> [WHAT YOU WILL DO] The required output is every line from the beginning of the entries below through the line that includes "reg [2:0] OpCode_temp, ImmSrc_temp;", copied exactly.

> [TASK INPUTS]
>>>

==> ./design.v <==
module Controller(instruction, ZERO, pcsrc, ImmSrc, regwrite, ALUsrc, OpCode, memwrite, resultsrc);
	parameter [2:0]	ADD = 3'b000,
					SUB = 3'b001,
					AND = 3'b010,
					OR =  3'b011,
					SLT = 3'b100,
					XOR = 3'b101;
	parameter [6:0]	ADD_OPC =	7'd51,
					SUB_OPC =	7'd51,
					AND_OPC =	7'd51,
					OR_OPC =	7'd51,
					SLT_OPC =	7'd51,
					LW_OPC =	7'd3,
					ADDI_OPC =	7'd19,
					XORI_OPC =	7'd19,
					ORI_OPC =	7'd19,
					SLTI_OPC =	7'd19,
					JALR_OPC =	7'd103,
					SW_OPC =	7'd35,
					JAL_OPC =	7'd111,
					BEQ_OPC =	7'd99,
					BNE_OPC =	7'd99,
					LUI_OPC =	7'd55;
	parameter [2:0]	ADD_F3 =	3'd0,
					SUB_F3 =	3'd0,
					AND_F3 =	3'd7,
					OR_F3 =		3'd6,
					SLT_F3 =	3'd2,
					LW_F3 =		3'd2,
					ADDI_F3 =	3'd0,
					XORI_F3 =	3'd4,
					ORI_F3 =	3'd6,
					SLTI_F3 =	3'd2,
					JALR_F3 =	3'd0,
					SW_F3 =		3'd2,
					BEQ_F3 =	3'd0,
					BNE_F3 =	3'd1;
	parameter [6:0] ADD_F7 =	7'd0,
					SUB_F7 =	7'd32,
					AND_F7 =	7'd0,
					OR_F7 =		7'd0,
					SLT_F7 =	7'd0;
	parameter [2:0]	IT_IMM =	3'b000,
					ST_IMM =	3'b001,
					BT_IMM =	3'b010,
					JT_IMM =	3'b011,
					UT_IMM =	3'b100;
	input ZERO;
	input [31:0] instruction;
	output regwrite, ALUsrc, memwrite;
	output [1:0] pcsrc, resultsrc;
	output [2:0] OpCode, ImmSrc;
	reg regwrite_temp, ALUsrc_temp, memwrite_temp;
	reg [1:0] pcsrc_temp, resultsrc_temp;
	reg [2:0] OpCode_temp, ImmSrc_temp;
	wire [2:0] f3;
	wire [6:0] f7;
	wire [6:0] opc;
	assign regwrite = regwrite_temp;
	assign ALUsrc = ALUsrc_temp;
	assign memwrite = memwrite_temp;
	assign pcsrc = pcsrc_temp;
	assign ImmSrc = ImmSrc_temp;
	assign resultsrc = resultsrc_temp;
	assign OpCode = OpCode_temp;
	assign f3 = instruction[14:12];
	assign f7 = instruction[31:25];
	assign opc = instruction[6:0];
	always @(opc, f3, f7, ZERO) begin: ALU_OpCode
		OpCode_temp = ADD;
		if ((opc == ADD_OPC) & (f3 == ADD_F3) & (f7 == ADD_F7))				OpCode_temp = ADD;
		else if ((opc == SUB_OPC) & (f3 == SUB_F3) & (f7 == SUB_F7)) 		OpCode_temp = SUB;
		else if ((opc == AND_OPC) & (f3 == AND_F3) & (f7 == AND_F7)) 		OpCode_temp = AND;
		else if ((opc == OR_OPC) & (f3 == OR_F3) & (f7 == OR_F7)) 			OpCode_temp = OR;
		else if ((opc == SLT_OPC) & (f3 == SLT_F3) & (f7 == SLT_F7)) 		OpCode_temp = SLT;
		else if ((opc == LW_OPC) & (f3 == LW_F3))					 		OpCode_temp = ADD;
		else if ((opc == ADDI_OPC) & (f3 == ADDI_F3)) 						OpCode_temp = ADD;
		else if ((opc == XORI_OPC) & (f3 == XORI_F3)) 						OpCode_temp = XOR;
		else if ((opc == ORI_OPC) & (f3 == ORI_F3)) 						OpCode_temp = OR;
		else if ((opc == SLTI_OPC) & (f3 == SLTI_F3)) 						OpCode_temp = SLT;
		else if ((opc == JALR_OPC) & (f3 == JALR_F3)) 						OpCode_temp = ADD;
		else if ((opc == SW_OPC) & (f3 == SW_F3)) 							OpCode_temp = ADD;
		else if ((opc == BEQ_OPC) & (f3 == BEQ_F3)) 						OpCode_temp = SUB;
		else if ((opc == BNE_OPC) & (f3 == BNE_F3)) 						OpCode_temp = SUB;
	end
	always @(opc, f3, f7, ZERO) begin: PC_Source
		pcsrc_temp = 2'b10;
		if(opc == JALR_OPC)																	pcsrc_temp = 2'b00;
		else if(opc == JAL_OPC)																pcsrc_temp = 2'b01;
		else if(((opc==BEQ_OPC)&(f3==BEQ_F3)&ZERO)|((opc==BNE_OPC)&(f3==BNE_F3)&(~ZERO)))	pcsrc_temp = 2'b01;
		else 																				pcsrc_temp = 2'b10;
	end
	always @(opc, f3, f7, ZERO) begin: Immediate_Src
		ImmSrc_temp = 3'b000;
		case(opc)
			ADDI_OPC:	ImmSrc_temp = IT_IMM;
			JALR_OPC:	ImmSrc_temp = IT_IMM;
			SW_OPC:		ImmSrc_temp = ST_IMM;
			JAL_OPC:	ImmSrc_temp = JT_IMM;
			BEQ_OPC:	ImmSrc_temp = BT_IMM;
			LUI_OPC:	ImmSrc_temp = UT_IMM;
		endcase
	end
	always @(opc, f3, f7, ZERO) begin: Result_Source
		resultsrc_temp = 2'b00;
		regwrite_temp = 1'b0;
		if ((opc == ADD_OPC) & (f3 == ADD_F3) & (f7 == ADD_F7)) begin		resultsrc_temp = 2'b00; regwrite_temp = 1'b1; end
		if ((opc == SUB_OPC) & (f3 == SUB_F3) & (f7 == SUB_F7)) begin 	resultsrc_temp = 2'b00;	regwrite_temp = 1'b1; end
		if ((opc == AND_OPC) & (f3 == AND_F3) & (f7 == AND_F7)) begin 	resultsrc_temp = 2'b00;	regwrite_temp = 1'b1; end
		if ((opc == OR_OPC) & (f3 == OR_F3) & (f7 == OR_F7)) begin 	resultsrc_temp = 2'b00;	regwrite_temp = 1'b1; end
		if ((opc == SLT_OPC) & (f3 == SLT_F3) & (f7 == SLT_F7)) begin 	resultsrc_temp = 2'b00;	regwrite_temp = 1'b1; end
		if ((opc == LW_OPC) & (f3 == LW_F3)) begin					 	resultsrc_temp = 2'b01;	regwrite_temp = 1'b1; end
		if ((opc == ADDI_OPC) & (f3 == ADDI_F3)) begin 				resultsrc_temp = 2'b00;	regwrite_temp = 1'b1; end
		if ((opc == XORI_OPC) & (f3 == XORI_F3)) begin 				resultsrc_temp = 2'b00;	regwrite_temp = 1'b1; end
		if ((opc == ORI_OPC) & (f3 == ORI_F3)) begin 					resultsrc_temp = 2'b00;	regwrite_temp = 1'b1; end
		if ((opc == SLTI_OPC) & (f3 == SLTI_F3)) begin 				resultsrc_temp = 2'b00;	regwrite_temp = 1'b1; end
		if ((opc == JALR_OPC) & (f3 == JALR_F3)) begin 				resultsrc_temp = 2'b10;	regwrite_temp = 1'b1; end
		if ((opc == JAL_OPC)) begin 									resultsrc_temp = 2'b10;	regwrite_temp = 1'b1; end
		if ((opc == LUI_OPC)) begin					 				resultsrc_temp = 2'b11;	regwrite_temp = 1'b1; end
	end
	always @(opc, f3, f7, ZERO) begin: ALU_Source
		ALUsrc_temp = 1'b0;
		if ((opc == ADD_OPC) & (f3 == ADD_F3) & (f7 == ADD_F7))				ALUsrc_temp = 1'b0;
		else if ((opc == SUB_OPC) & (f3 == SUB_F3) & (f7 == SUB_F7)) 		ALUsrc_temp = 1'b0;
		else if ((opc == AND_OPC) & (f3 == AND_F3) & (f7 == AND_F7)) 		ALUsrc_temp = 1'b0;
		else if ((opc == OR_OPC) & (f3 == OR_F3) & (f7 == OR_F7)) 			ALUsrc_temp = 1'b0;
		else if ((opc == SLT_OPC) & (f3 == SLT_F3) & (f7 == SLT_F7)) 		ALUsrc_temp = 1'b0;
		if ((opc == LW_OPC) & (f3 == LW_F3))					 			ALUsrc_temp = 1'b1;
		else if ((opc == ADDI_OPC) & (f3 == ADDI_F3)) 						ALUsrc_temp = 1'b1;
		else if ((opc == XORI_OPC) & (f3 == XORI_F3)) 						ALUsrc_temp = 1'b1;
		else if ((opc == ORI_OPC) & (f3 == ORI_F3)) 						ALUsrc_temp = 1'b1;
		else if ((opc == SLTI_OPC) & (f3 == SLTI_F3)) 						ALUsrc_temp = 1'b1;
		else if ((opc == JALR_OPC) & (f3 == JALR_F3)) 						ALUsrc_temp = 1'b1;
		else if ((opc == SW_OPC) & (f3 == SW_F3)) 							ALUsrc_temp = 1'b1;
		else if ((opc == BEQ_OPC) & (f3 == BEQ_F3)) 						ALUsrc_temp = 1'b0;
		else if ((opc == BNE_OPC) & (f3 == BNE_F3)) 						ALUsrc_temp = 1'b0;
	end
	assign memwrite_temp = ((opc == SW_OPC)&(f3 == SW_F3)) ? 1'b1 : 1'b0;
endmodule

<<<

> [YOUR SOLUTION]
==> ./design.v <==
module Controller(instruction, ZERO, pcsrc, ImmSrc, regwrite, ALUsrc, OpCode, memwrite, resultsrc);
	parameter [2:0]	ADD = 3'b000,
					SUB = 3'b001,
					AND = 3'b010,
					OR =  3'b011,
					SLT = 3'b100,
					XOR = 3'b101;
	parameter [6:0]	ADD_OPC =	7'd51,
					SUB_OPC =	7'd51,
					AND_OPC =	7'd51,
					OR_OPC =	7'd51,
					SLT_OPC =	7'd51,
					LW_OPC =	7'd3,
					ADDI_OPC =	7'd19,
					XORI_OPC =	7'd19,
					ORI_OPC =	7'd19,
					SLTI_OPC =	7'd19,
					JALR_OPC =	7'd103,
					SW_OPC =	7'd35,
					JAL_OPC =	7'd111,
					BEQ_OPC =	7'd99,
					BNE_OPC =	7'd99,
					LUI_OPC =	7'd55;
	parameter [2:0]	ADD_F3 =	3'd0,
					SUB_F3 =	3'd0,
					AND_F3 =	3'd7,
					OR_F3 =		3'd6,
					SLT_F3 =	3'd2,
					LW_F3 =		3'd2,
					ADDI_F3 =	3'd0,
					XORI_F3 =	3'd4,
					ORI_F3 =	3'd6,
					SLTI_F3 =	3'd2,
					JALR_F3 =	3'd0,
					SW_F3 =		3'd2,
					BEQ_F3 =	3'd0,
					BNE_F3 =	3'd1;
	parameter [6:0] ADD_F7 =	7'd0,
					SUB_F7 =	7'd32,
					AND_F7 =	7'd0,
					OR_F7 =		7'd0,
					SLT_F7 =	7'd0;
	parameter [2:0]	IT_IMM =	3'b000,
					ST_IMM =	3'b001,
					BT_IMM =	3'b010,
					JT_IMM =	3'b011,
					UT_IMM =	3'b100;
	input ZERO;
	input [31:0] instruction;
	output regwrite, ALUsrc, memwrite;
	output [1:0] pcsrc, resultsrc;
	output [2:0] OpCode, ImmSrc;
	reg regwrite_temp, ALUsrc_temp, memwrite_temp;
	reg [1:0] pcsrc_temp, resultsrc_temp;
	reg [2:0] OpCode_temp, ImmSrc_temp;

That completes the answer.